Design and validation of universal synthetic promoters in Arabidopsis thaliana, Zea mays, and Solanum lycopersicum

A number of genes regulating leaf growth have been identified, often through gain- and loss- of function studies of single genes. Overexpression studies usually employ strong constitutive promoters such as the cauliflower mosaic virus (35S) promoter in order to assure high gene expression. However, the use of such promoters sometimes leads to negative effects because of the pleiotropic action of the studied gene. Precise control of gene expression could thus counteract such negative effects. This precise control could be achieved by employing synthetic promoters that induce specific expression in a specific tissue, cell type, developmental phase or growth condition.

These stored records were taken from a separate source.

From an optimization exercise on the open Yosys and OpenROAD flow, aimed at small area and a short achievable clock period; shortcuts taken in it are not production practice. RTL that was checked went through simulation tests only; none was proved equivalent to the original. Power figures rest on the tool's default switching activity, not on a simulated workload.

Setup of rev 12:
## fitness_eval
module fitness_eval #(
           parameter NUM_PARTICLE_TYPE        = 3  ,
           parameter DATA_WIDTH               = 4  ,
           parameter PARTICLE_LENGTH          = 2  ,
           parameter LATTICE_LENGTH           = 11 ,
           parameter SELF_FIT_LENGTH          = 10 ,
           parameter SELF_ENERGY_VEC_LENGTH   = NUM_PARTICLE_TYPE,
           parameter INTERACTION_MATRIX_LENGTH = (NUM_PARTICLE_TYPE**2),
           parameter INDIVIDUAL_LENGTH        = LATTICE_LENGTH * PARTICLE_LENGTH,
           parameter POP_SIZE                 = 50,
           parameter IDX_WIDTH                = 8,
           parameter PTR_LENGTH               = 2
       ) (
           input clk_i,
           input rst_n,
           input [DATA_WIDTH   -1 : 0 ]                 self_energy_i,
           input [DATA_WIDTH   -1 : 0]                  interact_energy_i,
           input [INDIVIDUAL_LENGTH   -1 :0]            individual_vec_i,
           input  wrSelfEnergyValid_i,
           input  wrInteractEnergyValid_i,
           input  in_valid_i,
           input [IDX_WIDTH -1 :0]  ind_idx_i,
           output reg out_valid_ff_o,
           output reg done_ff_o,
           output reg[SELF_FIT_LENGTH-1:0] total_energy_ff_o,
           output reg[INDIVIDUAL_LENGTH - 1 :0] individual_vec_ff_o,
           output reg[IDX_WIDTH-1:0] ind_wb_idx_ff_o
       );
For scale: about 1200 cells after synthesis, ~250 flip-flops, about 12000 um^2 of cells after synthesis.
export LEC_CHECK = 0
export CAP_MARGIN = 20
export CORE_MARGIN = 2
export CORE_UTILIZATION = 40
export SETUP_SLACK_MARGIN = 2.6
export SLEW_MARGIN = 20
create_clock -name core_clock -period 5.0 [get_ports {clk_i}]
run.sh (not shown) runs the stock make flow with config.mk's settings and CLKGATE_MAP_FILE= SYNTH_SCRIPT=/design/flow/synth_recipe.tcl, a recipe that flattens the netlist after the stock synthesis.
Input changes introduced in rev 13 (baseline for comparison: rev 12):
# rev 12
export LEC_CHECK = 0
export CAP_MARGIN = 20
export CORE_MARGIN = 2
export CORE_UTILIZATION = 40
export SETUP_SLACK_MARGIN = 2.6
export SLEW_MARGIN = 20
create_clock -name core_clock -period 5.0 [get_ports {clk_i}]
# rev 13
export LEC_CHECK = 0
export CAP_MARGIN = 20
export CORE_MARGIN = 2
export CORE_UTILIZATION = 40
export SETUP_SLACK_MARGIN = 0
export SLEW_MARGIN = 20
create_clock -name core_clock -period 5.0 [get_ports {clk_i}]
Findings:
On rev 13: logic gate share of total power is 3.4 points lower than what rev 12 gave. Number of clock buffer instances in the layout (higher): rev 12. Looking only at final standard cell area without fillers, and setting everything else aside, the lower value of rev 12 and rev 13 goes to rev 13. When rev 13 is set beside rev 12, its power density of the placed cells turns out to be about 5.4% larger. Compare rev 12 and rev 13 | share of total power in the clock network lower: rev 12. Sort rev 12 and rev 13 by fraction of cell area in non-clock buffers, descending, and rev 12 comes first. The slew of the pin with the lowest slew margin in rev 13 sits 0.036 ns below the value recorded for rev 12. More vias were needed by rev 12 than by rev 13. Of rev 13 and rev 12, it is rev 13 that has the lower wire length of the first global-routing pass. Rev 13 ended up with registers as its biggest power consumer among the groups; rev 12 ended up with combinational cells. Looking at fraction of area in clock buffers and inverters, rev 13 sits above rev 12.
No functional check of the RTL was part of any run of this note.

* * *

fitness_eval, a different RTL version from the one above (not shown whole).
For scale: about 1,100 cells after synthesis, roughly 260 flip-flops, roughly 0.011 mm² of cells after synthesis.
clock: 5.0 ns
lec_check: 0
cap_margin: 20
core_margin: 2
core_utilization: 40
cts_buf_list: sky130_fd_sc_hd__clkbuf_8 sky130_fd_sc_hd__clkbuf_16
cts_cluster_diameter: 100
cts_cluster_size: 30
place_density: 0.8
setup_slack_margin: 2.85
slew_margin: 20
standard.sh (not shown) runs the stock make flow with config.mk's settings and CLKGATE_MAP_FILE= SYNTH_SCRIPT=/design/flow/synth_recipe.tcl, a recipe that flattens the netlist after the stock synthesis.
==> flow/flow/run.sh <==
#!/bin/bash
# Own layout flow: the standard ORFS flow (standard.sh) with two changes.
#  1. Synthesis: synth_recipe.tcl unchanged except that its synth calls also get
#     -noabc (they keep -nofsm -noshare), so Yosys's generic pre-mapping ABC pass
#     inside "synth" is skipped before full-adder extraction. Technology mapping
#     with ORFS's ABC script, flattening and renaming are as in synth_recipe.tcl.
#  2. Port buffers use sky130_fd_sc_hd__buf_2 (BUFFER_PORTS_ARGS); every input and
#     output port still gets its buffer, and later repair may resize it.
# make's full output goes to standard.log here; each ORFS step logs under orfs/logs.
set -euo pipefail
HERE=$(pwd)
sed 's/yosys synth -nofsm -noshare {\*}\$args/yosys synth -nofsm -noshare -noabc {*}$args/' synth_recipe.tcl > own_synth.tcl
grep -q -- '-nofsm -noshare -noabc' own_synth.tcl
sed "s#SYNTH_SCRIPT=[^ ]*synth_recipe.tcl#SYNTH_SCRIPT=$HERE/own_synth.tcl#" standard.sh > own_standard.sh
grep -q "SYNTH_SCRIPT=$HERE/own_synth.tcl" own_standard.sh
export BUFFER_PORTS_ARGS="-buffer_cell sky130_fd_sc_hd__buf_2"
bash own_standard.sh > standard.log 2>&1
The baseline produced a clean layout.
==> next run, changes <==
==> flow/flow/run.sh (replaced) <==
#!/bin/bash
# Own layout flow: the standard ORFS flow (standard.sh, unchanged synthesis and
# steps) with one change: port buffers use sky130_fd_sc_hd__buf_2 (BUFFER_PORTS_ARGS)
# instead of the cell buffer_ports picks by default. Every input and output port still
# gets its buffer, and later repair may resize it.
# make's full output goes to standard.log here; each ORFS step logs under orfs/logs.
set -euo pipefail
export BUFFER_PORTS_ARGS="-buffer_cell sky130_fd_sc_hd__buf_2"
bash standard.sh > standard.log 2>&1
CTS_BUF_LIST = not set   (was sky130_fd_sc_hd__clkbuf_8 sky130_fd_sc_hd__clkbuf_16)
CTS_CLUSTER_DIAMETER = not set   (was 100)
CTS_CLUSTER_SIZE = not set   (was 30)
Outcome: Routed wire length went down by a few percent. Synthesized area stays flat. Total power went up by about a fifth. Utilization went up by 1.7 points. Setup slack loses 0.032 ns. Clock power went up by well over a third.
==> next run, changes <==
CTS_BUF_LIST = sky130_fd_sc_hd__clkbuf_8 sky130_fd_sc_hd__clkbuf_16   (was not set)
CTS_CLUSTER_DIAMETER = 100   (was not set)
CTS_CLUSTER_SIZE = 30   (was not set)
SETUP_SLACK_MARGIN = 2.75   (was 2.85)
Outcome:
- count of clock-buffer cells in the layout went down by 18
- power went down by about a fifth
- clock power went down by well over a third
- area after synthesis does not change
- wire length went down by a few percent
- maximum frequency went down slightly
- sequential share of layout area went up by 2.5 points
- die area is unchanged

* * *

red:
Another version of the RTL of fitness_eval (not shown whole).
For scale: about 1100 cells after synthesis, about 270 flip-flops, ~85 I/O pins, ~12000 sq um of cells after synthesis.
make LEC_CHECK=0 CAP_MARGIN=20 CORE_MARGIN=2 CORE_UTILIZATION=65 SETUP_SLACK_MARGIN=3.0 SLEW_MARGIN=20 finish   # period 5.0 ns
run.sh (not shown) runs the stock make flow with config.mk's settings and CLKGATE_MAP_FILE= SYNTH_SCRIPT=/design/flow/synth_recipe.tcl, a recipe that flattens the netlist after the stock synthesis.
Stock flow here: none of the scripts above is used.
red completed every stage of the flow, and the final layout passed the timing, design-rule and antenna checks.
Input changes introduced in blue (baseline for comparison: red):
# red
export LEC_CHECK = 0
export CAP_MARGIN = 20
export CORE_MARGIN = 2
export CORE_UTILIZATION = 65
export SETUP_SLACK_MARGIN = 3.0
export SLEW_MARGIN = 20
create_clock -name core_clock -period 5.0 [get_ports {clk_i}]
# blue
export LEC_CHECK = 0
export CAP_MARGIN = 20
export CORE_MARGIN = 2
export CORE_UTILIZATION = 40
export CTS_BUF_LIST = sky130_fd_sc_hd__clkbuf_8 sky130_fd_sc_hd__clkbuf_16
export CTS_CLUSTER_DIAMETER = 100
export CTS_CLUSTER_SIZE = 30
export SETUP_SLACK_MARGIN = 2.85
export SLEW_MARGIN = 20
create_clock -name core_clock -period 5.0 [get_ports {clk_i}]
## What came out
- Diff red -> blue: critical path required time dropped 0.05 ns, total via count in the routed design went down.
- Looking at number of clock buffers inserted by TritonCTS, blue sits 14 lower than red does.
- Final design utilization ended up 36 points lower on blue than on red.
- blue has non-clock buffer contribution to total cell area below what red had.
- Cell count: blue higher than red
- Actual slew at the worst max-slew pin: blue higher than red
Modified inputs, green compared to blue
# blue
export LEC_CHECK = 0
export CAP_MARGIN = 20
export CORE_MARGIN = 2
export CORE_UTILIZATION = 40
export CTS_BUF_LIST = sky130_fd_sc_hd__clkbuf_8 sky130_fd_sc_hd__clkbuf_16
export CTS_CLUSTER_DIAMETER = 100
export CTS_CLUSTER_SIZE = 30
export SETUP_SLACK_MARGIN = 2.85
export SLEW_MARGIN = 20
create_clock -name core_clock -period 5.0 [get_ports {clk_i}]
# green
export LEC_CHECK = 0
export CAP_MARGIN = 20
export CORE_MARGIN = 2
export CORE_UTILIZATION = 40
export CTS_BUF_LIST = sky130_fd_sc_hd__clkbuf_8 sky130_fd_sc_hd__clkbuf_16
export CTS_CLUSTER_DIAMETER = 100
export CTS_CLUSTER_SIZE = 30
export SETUP_SLACK_MARGIN = 2.8
export SLEW_MARGIN = 20
create_clock -name core_clock -period 5.0 [get_ports {clk_i}]
==> flow/flow/run.sh (new file) <==
#!/bin/bash
# Own layout flow: the standard ORFS flow with two changes.
#  1. Synthesis maps logic with an area-oriented ABC script (flow/abc_area_map.script)
#     instead of the speed script; everything else in synthesis (including the
#     -nofsm -noshare synth calls, flattening and renaming) is synth_recipe.tcl unchanged.
#  2. Port buffers use a small buffer cell (BUFFER_PORTS_ARGS); every port still
#     gets its buffer, and repair may resize it.
# Each tool's output goes to its own log here and under orfs/logs.
set -euo pipefail
HERE=$(pwd)
ABC_SCRIPT="$HERE/flow/abc_area_map.script"
{
  head -n 1 synth_recipe.tcl
  cat <<EOT
proc abc {args} {
  set i [lsearch \$args -script]
  if {\$i >= 0} { lset args [expr {\$i+1}] $ABC_SCRIPT }
  yosys abc {*}\$args
}
EOT
  tail -n +2 synth_recipe.tcl
} > own_synth.tcl
sed "s#SYNTH_SCRIPT=[^ ]*synth_recipe.tcl#SYNTH_SCRIPT=$HERE/own_synth.tcl#" standard.sh > own_standard.sh
grep -q "SYNTH_SCRIPT=$HERE/own_synth.tcl" own_standard.sh
export BUFFER_PORTS_ARGS="${OWN_BUFFER_PORTS_ARGS:--buffer_cell sky130_fd_sc_hd__buf_2}"
bash own_standard.sh > own_standard.log 2>&1
==> flow/flow/abc_area_map.script (new file) <==
strash
dch
map -a
==> flow/standard.sh (new file) <==
#!/bin/bash
# synth_recipe.tcl (not shown) runs the flow's synth.tcl, then flattens the netlist and writes it again
# the make line also repeats each setting of config.mk as NAME=value (left out here)
make -C /OpenROAD-flow-scripts/flow DESIGN_CONFIG=/design/flow/config.mk WORK_HOME=/design/flow/orfs CLKGATE_MAP_FILE= SYNTH_SCRIPT=/design/flow/synth_recipe.tcl "${@:-finish}"
removed: flow/run.sh
### Flow results
- Against blue, green comes in 1 lower on initial antenna violation count.
- Critical path depth: green vs blue down 3
- green ended up with t_rf[7][1] as its timing startpoint of the critical path; blue ended up with u0[1].
- [compare] base=blue new=green: combined area of all synthesized cells saw a decrease, basic-gate share of the synthesized area counting and, or, nand and nor cells now sits higher, final worst setup slack dropped 0.14 ns, proportion of power drawn by combinational gates went up, smallest hold slack moved down.
- Met3 usage in global routing: blue and green compared, lower one is blue
> inputs changed (green -> orange)
# green
export LEC_CHECK = 0
export CAP_MARGIN = 20
export CORE_MARGIN = 2
export CORE_UTILIZATION = 40
export CTS_BUF_LIST = sky130_fd_sc_hd__clkbuf_8 sky130_fd_sc_hd__clkbuf_16
export CTS_CLUSTER_DIAMETER = 100
export CTS_CLUSTER_SIZE = 30
export SETUP_SLACK_MARGIN = 2.8
export SLEW_MARGIN = 20
create_clock -name core_clock -period 5.0 [get_ports {clk_i}]
# orange
export LEC_CHECK = 0
export CAP_MARGIN = 20
export CORE_MARGIN = 2
export CORE_UTILIZATION = 40
export CTS_BUF_LIST = sky130_fd_sc_hd__clkbuf_8 sky130_fd_sc_hd__clkbuf_16
export CTS_CLUSTER_DIAMETER = 100
export CTS_CLUSTER_SIZE = 30
export SETUP_SLACK_MARGIN = 3.0
export SLEW_MARGIN = 20
create_clock -name core_clock -period 5.0 [get_ports {clk_i}]
==> flow/run.sh (new file) <==
#!/bin/bash
# synth_recipe.tcl (not shown) runs the flow's synth.tcl, then flattens the netlist and writes it again
# the make line also repeats each setting of config.mk as NAME=value (left out here)
make -C /OpenROAD-flow-scripts/flow DESIGN_CONFIG=/design/flow/config.mk WORK_HOME=/design/flow/orfs CLKGATE_MAP_FILE= SYNTH_SCRIPT=/design/flow/synth_recipe.tcl finish
removed: flow/flow/run.sh
removed: flow/flow/abc_area_map.script
removed: flow/standard.sh
[summary]
orange reached the end of the flow, and the finished layout is clean on the timing, design-rule and antenna checks. Delta (orange minus green): sequential area share after synthesis went down by 3.5 points; proportion of cell area spent on the clock network has decreased; buffer count excluding the clock tree in the final layout grew by about 70%; worst setup slack saw an increase; die width went up 5.5 microns. In the tables for orange and green, clock-buffer cell count reads lower with orange. On share of total power in combinational logic: between orange and green, it ends up lower for green.

* * *

== run 1 ==
Another version of the RTL of fitness_eval (not shown whole).
Size: roughly 85 I/O pins, about 11000 um2 of cells after synthesis.
clock: 5.0 ns
lec_check: 0
cap_margin: 20
core_margin: 2
core_utilization: 40
cts_buf_list: sky130_fd_sc_hd__clkbuf_8 sky130_fd_sc_hd__clkbuf_16
cts_cluster_diameter: 100
cts_cluster_size: 30
setup_slack_margin: 2.95
slew_margin: 20
standard.sh (not shown) runs the stock make flow with config.mk's settings and CLKGATE_MAP_FILE= SYNTH_SCRIPT=/design/flow/synth_recipe.tcl, a recipe that flattens the netlist after the stock synthesis.
==> flow/flow/run.sh <==
#!/bin/bash
# Own layout flow: the standard ORFS flow (standard.sh, unchanged synthesis and
# steps) with one change: port buffers use sky130_fd_sc_hd__buf_2 (BUFFER_PORTS_ARGS)
# instead of the cell buffer_ports picks by default. Every input and output port still
# gets its buffer, and later repair may resize it.
# make's full output goes to standard.log here; each ORFS step logs under orfs/logs.
set -euo pipefail
export BUFFER_PORTS_ARGS="-buffer_cell sky130_fd_sc_hd__buf_2"
bash standard.sh > standard.log 2>&1
The following lists how run 2 was set up differently from run 1:
Settings: SETUP_SLACK_MARGIN changed from 2.95 to 2.8.
==> flow/run.sh (new file) <==
#!/bin/bash
# synth_recipe.tcl (not shown) runs the flow's synth.tcl, then flattens the netlist and writes it again
# the make line also repeats each setting of config.mk as NAME=value (left out here)
make -C /OpenROAD-flow-scripts/flow DESIGN_CONFIG=/design/flow/config.mk WORK_HOME=/design/flow/orfs CLKGATE_MAP_FILE= SYNTH_SCRIPT=/design/flow/synth_recipe.tcl finish
removed: flow/flow/run.sh
removed: flow/standard.sh
### Flow results
On number of nets at the end of the flow: between run 2 and run 1, it ends up higher for run 1.
Run 1 was routed with more vias than run 2.
Compared with run 1, in run 2 fraction of area in registers grew by 0.97 points; combinational power share shrank by 1.2 points; design area shrank by 2.5%.
Between run 1 and run 2, the global-route usage does not differ in any meaningful way.
The following lists how run 3 was set up differently from run 2:
Settings: CTS_CLUSTER_SIZE: 30 -> 12; CTS_CLUSTER_DIAMETER: 100 -> 60; PLACE_DENSITY: unset -> 0.8; CTS_BUF_LIST: sky130_fd_sc_hd__clkbuf_8 sky130_fd_sc_hd__clkbuf_16 -> sky130_fd_sc_hd__clkbuf_8.
==> flow/flow/run.sh (new file) <==
#!/bin/bash
# Own layout flow: the standard ORFS flow (standard.sh, unchanged synthesis and
# steps) with one change: port buffers use sky130_fd_sc_hd__buf_2 (BUFFER_PORTS_ARGS)
# instead of the cell buffer_ports picks by default. Every input and output port still
# gets its buffer, and later repair may resize it.
# make's full output goes to standard.log here; each ORFS step logs under orfs/logs.
set -euo pipefail
export BUFFER_PORTS_ARGS="-buffer_cell sky130_fd_sc_hd__buf_2"
bash standard.sh > standard.log 2>&1
==> flow/standard.sh (new file) <==
#!/bin/bash
# synth_recipe.tcl (not shown) runs the flow's synth.tcl, then flattens the netlist and writes it again
# the make line also repeats each setting of config.mk as NAME=value (left out here)
make -C /OpenROAD-flow-scripts/flow DESIGN_CONFIG=/design/flow/config.mk WORK_HOME=/design/flow/orfs CLKGATE_MAP_FILE= SYNTH_SCRIPT=/design/flow/synth_recipe.tcl "${@:-finish}"
removed: flow/run.sh
Notes after the runs:
Pin count of the biggest net entering global routing in run 3 is 74% above run 2. Compared to run 2, the router laid down less metal wire for run 3. Run 3 ends up with a clock buffer count in the final layout that is 15 higher than in run 2. Run 3 vs run 2 — wire length of the first global-routing pass dropped by a few percent. Run 3 vs run 2 on via count of the routed design: run 3 is the higher one. Run 3 vs run 2 on power density of the placed cells: run 3 is the higher one. | power | run 2 vs run 3 | ≈ equal |. Run 3 vs run 2 — post-route met1 wirelength dropped by a little under 10%. Global placement routability congestion, run 2 and run 3: higher on run 3. Status | run 2 and run 3 | clean.
For run 4, these inputs were changed with respect to run 3:
Settings: PLACE_DENSITY changed from 0.8 to 0.85; CORE_UTILIZATION changed from 40 to 60; CTS_CLUSTER_SIZE changed from 12 to 30; CTS_CLUSTER_DIAMETER changed from 60 to 100; CTS_BUF_LIST changed from sky130_fd_sc_hd__clkbuf_8 to sky130_fd_sc_hd__clkbuf_8 sky130_fd_sc_hd__clkbuf_16.
## What came out
- First-iteration DRC count, run 4 and run 3: larger value in run 4
- Compared with run 3, run 4 shows a lower x dimension of the die.
- Run 4 against run 3: area of all placed cells without fillers dropped 3.7%; final HPWL from detailed placement dropped about 4.6%; total global routing track utilization climbed 7.1 points.
- When the final numbers for run 4 and run 3 were put side by side, the core utilization of the finished layout turned out to be greater in run 4.
- Sort run 4 and run 3 by net total in the final layout asc -> top: run 4

==> re-timing with driven ports <==
The results above use ideal ports. As a check the final layouts listed here were re-extracted and re-timed, cells and wires unchanged. Step 1 assumes that a clkbuf_16 drives the clock port and a buf_2 every other input. Step 2, shift: input delay + t, output delay - t, t = (earliest + latest rising clock arrival at the registers) / 2. This alone moves slack from input paths to output paths. Slacks: no drivers / after step 1 / after step 2; pairs: no drivers / after step 1.
run	t, ns	slack for setup (ns)	hold WS [ns]	worst setup path at the end	cell pins on the clock port's net
rev 12	0.595	2.491 / 2.491 / 2.278	0.323 / 0.323 / 0.323	input to register	1
rev 13	0.605	1.999 / 1.999 / 1.979	0.316 / 0.316 / 0.316	input to register	1
the first run of note 2	0.542	2.923 / 2.899 / 2.550	0.335 / 0.316 / 0.335	input to register	1
the second run of note 2	0.590	2.891 / 2.885 / 2.506	0.306 / 0.279 / 0.325	input to register	1
the third run of note 2	0.542	2.860 / 2.860 / 2.469	0.321 / 0.318 / 0.321	input to register	1
red	0.577	2.881 / 2.881 / 2.501	0.323 / 0.323 / 0.323	input to register	1
blue	0.540	2.862 / 2.845 / 2.414	0.330 / 0.330 / 0.330	input to register	1
green	0.538	2.727 / 2.727 / 2.553	0.321 / 0.321 / 0.321	input to register	1
orange	0.544	2.892 / 2.892 / 2.478	0.319 / 0.319 / 0.319	input to register	1
run 1	0.541	2.955 / 2.935 / 2.522	0.330 / 0.313 / 0.330	input to register	1
run 2	0.532	2.845 / 2.794 / 2.355	0.321 / 0.321 / 0.321	input to register	1
run 3	0.625	2.875 / 2.856 / 2.497	0.262 / 0.243 / 0.322	input to register	1
run 4	0.532	2.794 / 2.794 / 2.507	0.327 / 0.327 / 0.327	input to register	1
After both steps setup and hold are still met in every run listed. The setup slack of run 2, which loses most, moves by -0.051 ns with the drivers and by -0.490 ns with both steps.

A synthetic promoter is an artificially designed sequence. It drives the expression of a target gene, based on the presence of cis-regulatory elements or motifs, which are derived from naturally-occurring promoter elements. Since synthetic promoters only contain regulatory elements relevant for a desired expression pattern, they are transcriptionally more efficient and more compact, whereas native promoters are complex, regulated in many ways, and usually difficult to use as inducible promoters. The development of synthetic promoters could therefore help in the precise controlled expression of multiple genes involved in organ development. This project aims at developing universal synthetic promoters driving specific spatio-temporal expression during leaf development. To do so, we developed a methodology to design synthetic promoters starting from a transcriptomic analysis following Arabidopsis leaf development over time.


From the transcriptome data, co-expressed genes were selected and enriched transcription factor binding sites were identified. Next, we designed artificial promoters containing the minimal 35S promoter and 4 copies of the same motif upstream of the GUS-GFP reporter fusion. With this approach, we have validated more than 20 promoters for functionality and found 5 promoters with specific expression during leaf development. Furthermore, we are exploring the universal character by observing the expression specificity of the synthetic promoter in both maize and tomato.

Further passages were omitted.